What is required. Nothing in the records may be dropped or altered when you repeat them.

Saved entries

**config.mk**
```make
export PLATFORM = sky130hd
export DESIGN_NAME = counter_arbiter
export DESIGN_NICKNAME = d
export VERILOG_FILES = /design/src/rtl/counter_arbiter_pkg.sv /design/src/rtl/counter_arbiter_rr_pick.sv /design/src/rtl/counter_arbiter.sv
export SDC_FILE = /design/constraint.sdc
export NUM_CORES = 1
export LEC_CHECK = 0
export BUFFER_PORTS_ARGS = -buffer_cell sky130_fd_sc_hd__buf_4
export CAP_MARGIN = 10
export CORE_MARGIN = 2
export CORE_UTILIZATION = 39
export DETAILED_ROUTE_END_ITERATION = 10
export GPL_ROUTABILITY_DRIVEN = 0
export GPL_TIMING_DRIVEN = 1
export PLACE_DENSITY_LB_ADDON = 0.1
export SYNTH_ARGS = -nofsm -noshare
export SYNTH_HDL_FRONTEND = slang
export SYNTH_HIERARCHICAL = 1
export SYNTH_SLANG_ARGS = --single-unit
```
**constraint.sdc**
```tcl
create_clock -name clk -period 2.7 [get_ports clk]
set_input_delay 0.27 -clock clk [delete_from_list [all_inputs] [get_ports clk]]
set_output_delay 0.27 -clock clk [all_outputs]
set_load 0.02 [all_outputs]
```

Answer space.
**config.mk**
```make
export PLATFORM = sky130hd
export DESIGN_NAME = counter_arbiter
export DESIGN_NICKNAME = d
export VERILOG_FILES = /design/src/rtl/counter_arbiter_pkg.sv /design/src/rtl/counter_arbiter_rr_pick.sv /design/src/rtl/counter_arbiter.sv
export SDC_FILE = /design/constraint.sdc
export NUM_CORES = 1
export LEC_CHECK = 0
export BUFFER_PORTS_ARGS = -buffer_cell sky130_fd_sc_hd__buf_4
export CAP_MARGIN = 10
export CORE_MARGIN = 2
export CORE_UTILIZATION = 39
export DETAILED_ROUTE_END_ITERATION = 10
export GPL_ROUTABILITY_DRIVEN = 0
export GPL_TIMING_DRIVEN = 1
export PLACE_DENSITY_LB_ADDON = 0.1
export SYNTH_ARGS = -nofsm -noshare
export SYNTH_HDL_FRONTEND = slang
export SYNTH_HIERARCHICAL = 1
export SYNTH_SLANG_ARGS = --single-unit
```
**constraint.sdc**
```tcl
create_clock -name clk -period 2.7 [get_ports clk]
set_input_delay 0.27 -clock clk [delete_from_list [all_inputs] [get_ports clk]]
set_output_delay 0.27 -clock clk [all_outputs]
set_load 0.02 [all_outputs]
```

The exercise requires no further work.